By Geoff Mina
As of right now no official announcements have been made public regarding when the second round of audits, referred to as HIPAA Phase II, will take effect. However, according to a recent article from the National Law Review, the OCR has already issued between 550 and 800 pre-audit screening surveys to covered entities in America’s Health Insurance Plans and National Provider Identifier databases, as well as those of healthcare clearing houses and health plans. Upon receiving the surveys, the list will be narrowed down considerably, to about 350 covered entities, which will then be administered data requests.
What do “data requests” entail? This is where things get interesting.
One of the most important changes will impact the types of organizations being targeted by HIPAA. Phase I HIPAA only affected healthcare providers. Under Phase II, however, business associates of healthcare providers will also be subjected to random audits. This includes any third-party provider that handles patients’ personal health information through processes like billing and data management.
Of these 350 selected organizations, about 150 will be subjected to direct audits.
At first, the OCR will be on the lookout for areas with “heightened risk,” or areas that were discovered to be of non-compliance after HIPAA Phase I was completed. These areas include processes such as notifying patients and customers about privacy practices, performing timely breach notifications and incident responses, and setting up strong data access controls for employees. Other areas include risk analysis and management, workforce member training, transmission security, and device and media controls.
Eventually standards like encryption and decryption, breach reports, complaints, and facility access control will be taken into account as well. So it’s important that businesses start preparing ahead of time for these changes.
If your business is selected for an audit you will have two weeks to respond to the request and submit the required information. Audits will take place over a three-year period.
So what should organizations do to make sure they’re ready? Below are five best practices to help meet current HIPAA requirements and gear up for HIPAA Phase II.
Focus on Protected Health Information: Protected Health Information (PHI) is any individually identifiable health data that is held or maintained by a covered entity or its business associates that is transmitted or maintained in any form. This includes demographics, mental conditions (both past and present), genetic information, and payments of healthcare to an individual that is received by a healthcare provider, plan, or employer.
Contact centers must know how to identify PHI and train agents to know what to do with this information as soon as they come across it. Guidelines should be set in place for situations agents will face, as well as cases that may be out of the norm. For example, agents likely know to ask customers for their name only. However, what do they do when the customer offers up more information than the agent desires, such as how they feel, medications they’re on, and so forth? This happens more often than one may think; so it’s important that companies equip their agents with guidelines so they’re prepped on what to do if this situation arises.
Encrypt All Protected Health Information: While not currently required by HIPAA, encrypting all patient health information is a best practice that all companies should already be following – and if not, they should start immediately. It’s important to note that encryption should be done for all data – both data in transit and static data. After all, encrypting one of the two forms of data doesn’t mean both forms will be secure.

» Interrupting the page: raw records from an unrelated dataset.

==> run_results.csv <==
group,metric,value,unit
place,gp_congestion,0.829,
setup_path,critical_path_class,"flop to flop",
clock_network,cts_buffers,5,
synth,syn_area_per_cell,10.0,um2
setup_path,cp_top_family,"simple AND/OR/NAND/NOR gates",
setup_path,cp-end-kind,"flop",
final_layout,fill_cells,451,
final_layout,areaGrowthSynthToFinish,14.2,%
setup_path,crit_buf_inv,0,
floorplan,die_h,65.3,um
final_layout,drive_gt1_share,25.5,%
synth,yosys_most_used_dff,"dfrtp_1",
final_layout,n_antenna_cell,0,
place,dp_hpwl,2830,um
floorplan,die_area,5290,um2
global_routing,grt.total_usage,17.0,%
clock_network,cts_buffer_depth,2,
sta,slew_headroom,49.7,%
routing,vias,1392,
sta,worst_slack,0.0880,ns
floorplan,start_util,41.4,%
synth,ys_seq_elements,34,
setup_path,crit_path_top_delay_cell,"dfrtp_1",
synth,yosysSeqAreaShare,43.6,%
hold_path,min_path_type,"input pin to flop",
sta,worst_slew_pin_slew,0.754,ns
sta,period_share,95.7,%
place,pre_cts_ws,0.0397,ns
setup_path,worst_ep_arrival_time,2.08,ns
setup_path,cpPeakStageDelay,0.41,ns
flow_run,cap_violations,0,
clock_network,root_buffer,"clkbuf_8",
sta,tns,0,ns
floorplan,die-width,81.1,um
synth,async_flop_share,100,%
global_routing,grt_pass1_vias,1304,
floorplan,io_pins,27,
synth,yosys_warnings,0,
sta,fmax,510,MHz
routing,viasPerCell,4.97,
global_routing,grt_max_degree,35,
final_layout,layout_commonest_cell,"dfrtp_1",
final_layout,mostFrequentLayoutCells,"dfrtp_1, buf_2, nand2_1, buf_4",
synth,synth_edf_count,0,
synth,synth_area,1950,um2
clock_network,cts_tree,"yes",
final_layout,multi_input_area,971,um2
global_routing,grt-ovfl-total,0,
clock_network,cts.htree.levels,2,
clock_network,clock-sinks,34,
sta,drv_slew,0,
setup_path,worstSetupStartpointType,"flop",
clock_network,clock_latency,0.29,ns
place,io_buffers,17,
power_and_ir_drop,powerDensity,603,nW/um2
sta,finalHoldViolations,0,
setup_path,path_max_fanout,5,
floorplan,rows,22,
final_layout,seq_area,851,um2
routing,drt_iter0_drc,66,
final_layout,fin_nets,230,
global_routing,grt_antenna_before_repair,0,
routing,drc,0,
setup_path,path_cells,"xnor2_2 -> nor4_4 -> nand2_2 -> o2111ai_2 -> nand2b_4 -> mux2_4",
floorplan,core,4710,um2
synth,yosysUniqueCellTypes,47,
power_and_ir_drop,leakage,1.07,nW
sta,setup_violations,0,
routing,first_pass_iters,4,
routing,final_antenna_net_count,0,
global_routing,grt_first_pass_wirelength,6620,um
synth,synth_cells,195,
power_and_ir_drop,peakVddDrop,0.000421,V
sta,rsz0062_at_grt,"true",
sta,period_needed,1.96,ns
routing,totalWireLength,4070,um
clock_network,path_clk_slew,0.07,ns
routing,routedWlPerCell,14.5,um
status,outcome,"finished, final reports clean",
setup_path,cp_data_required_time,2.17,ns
### src/rtl/pool_bin.sv
// pool_bin: streaming 2x2/stride-2 max-pool with sign binarization
// on conv's raster-order result stream; no backpressure.
module pool_bin
  import bnn_pkg::*;
#(
  parameter int DW     = bnn_pkg::DW,
  parameter int W0     = bnn_pkg::W0,
  parameter int W1     = bnn_pkg::W1,
  parameter int THRESH = bnn_pkg::THRESH
) (
  input  logic                 clk,
  input  logic                 rstn,
  input  logic                 state,
  input  logic signed [DW-1:0] in_data,
  input  logic                 in_valid,
  input  logic                 in_done,
  output logic signed [DW-1:0] out_data,
  output logic                 out_bit,
  output logic                 out_valid,
  output logic                 out_done,
  output logic                 busy,
  output logic                 err
);

  localparam int AW = $clog2(W0/2);

  typedef logic signed [DW-1:0] data_t;

  pool_st_e    st, st_nx;
  logic [4:0]  col, row;
  logic [4:0]  wm1;
  logic        wsel, wcur;
  logic        first, last_col;
  logic        frame_end, clr;
  logic        lb_we, emit;
  logic [AW-1:0] lb_addr;
  logic [DW-1:0] lb_rd;
  data_t       hold, pmax, res;

  // frame size is taken from state only at (0,0)
  assign first     = (row == '0) && (col == '0);
  assign wcur      = first ? state : wsel;
  assign wm1       = wcur ? 5'(W1-1) : 5'(W0-1);
  assign last_col  = (col == wm1);
  assign frame_end = in_valid && last_col && (row == wm1);
  assign clr       = frame_end || (in_valid && in_done);

  assign pmax    = (in_data > hold) ? in_data : hold;
  assign lb_addr = AW'(col >> 1);
  assign lb_we   = in_valid && !row[0] && col[0];
  assign emit    = in_valid && row[0] && col[0];
  assign res     = (data_t'(lb_rd) > pmax) ? data_t'(lb_rd) : pmax;

  pool_line_buf #(
    .DEPTH (W0/2),
    .DW    (DW),
    .AW    (AW)
  ) u_lbuf (
    .clk   (clk),
    .we    (lb_we),
    .addr  (lb_addr),
    .wdata (pmax),
    .rdata (lb_rd)
  );

  always_ff @(posedge clk or negedge rstn) begin
    if (!rstn) st <= IDLE;
    else       st <= st_nx;
  end

  always_comb begin
    st_nx = st;
    busy  = 1'b0;
    unique case (st)
      IDLE: begin
        if (in_valid && !clr) st_nx = RUN;
      end
      RUN: begin
        busy = 1'b1;
        if (clr) st_nx = IDLE;
      end
      default: st_nx = IDLE;
    endcase
  end

  always_ff @(posedge clk or negedge rstn) begin
    if (!rstn) begin
      col  <= '0;
      row  <= '0;
      wsel <= 1'b0;
      hold <= '0;
    end else if (in_valid) begin
      if (first) wsel <= state;
      if (!col[0]) hold <= in_data;
      if (clr) begin
        col <= '0;
        row <= '0;
      end else if (last_col) begin
        col <= '0;
        row <= row + 5'd1;
      end else begin
        col <= col + 5'd1;
      end
    end
  end

  always_ff @(posedge clk or negedge rstn) begin
    if (!rstn) begin
      out_data  <= '0;
      out_bit   <= 1'b0;
      out_valid <= 1'b0;
      out_done  <= 1'b0;
      err       <= 1'b0;
    end else begin
      out_valid <= emit;
      out_done  <= frame_end;
      if (emit) begin
        out_data <= res;
        out_bit  <= (res >= data_t'(THRESH));
      end
      if (in_valid && in_done && !frame_end) err <= 1'b1;
    end
  end

endmodule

Use VPN for Offsite Agent Access: Many companies have agents that work both on-site, as well as remotely. For any employee using remote access, companies should set in place a secure VPN that must be used for access. Doing so keeps information on the company’s server without worry it’ll be accessed on another network. It’s also important for companies to ensure remote access is always via a secure VPN. Doing so will help ensure PHI information doesn’t land in the wrong hands.
Avoid Recording Sensitive Information: To avoid storing information into a database, companies should set policies in place that require agents to turn off the call recording feature when collecting customer information over the phone. For many recording systems the calls are immediately saved to a server where they can be accessed by others in the company. Depending on what was said in the call, this potentially infringes on a customer’s privacy and breaks HIPAA policy. Ensuring calls aren’t recorded from the start helps agents avoid collecting PHI information the caller offers up freely, rather than scrambling to turn off the recording when PHI information is brought up or remembering to delete the recording from the system afterward.
Enforce a Strong Password Policy: Finally, policies should be set for contact center employees to change their password every three to six months. This makes it harder for systems to be hacked or stolen passwords to be used. For added security the policy should also include a secure recovery process for agents. For example, some contact centers require agents to check in with their supervisor whenever they need to recover their password.
Conclusion: In preparation for a possible audit, it’s important to assess your contact center’s compliance as it relates to HIPAA Phase II, and implement these best practices. If you are a healthcare provider, create a list of all of your business associates’ contact information so that you are ready to provide the information to auditors.
And never operate under the assumption that your business is not liable to be audited by the OCR. Corporations and their contact centers should be prepared to handle all requests administered by the OCR in a timely fashion. By preparing ahead of time and assessing your current risk levels and areas that need improvement, you will reduce the likelihood of running into trouble.
Geoff Mina is the chief technology officer and founder of Connect First.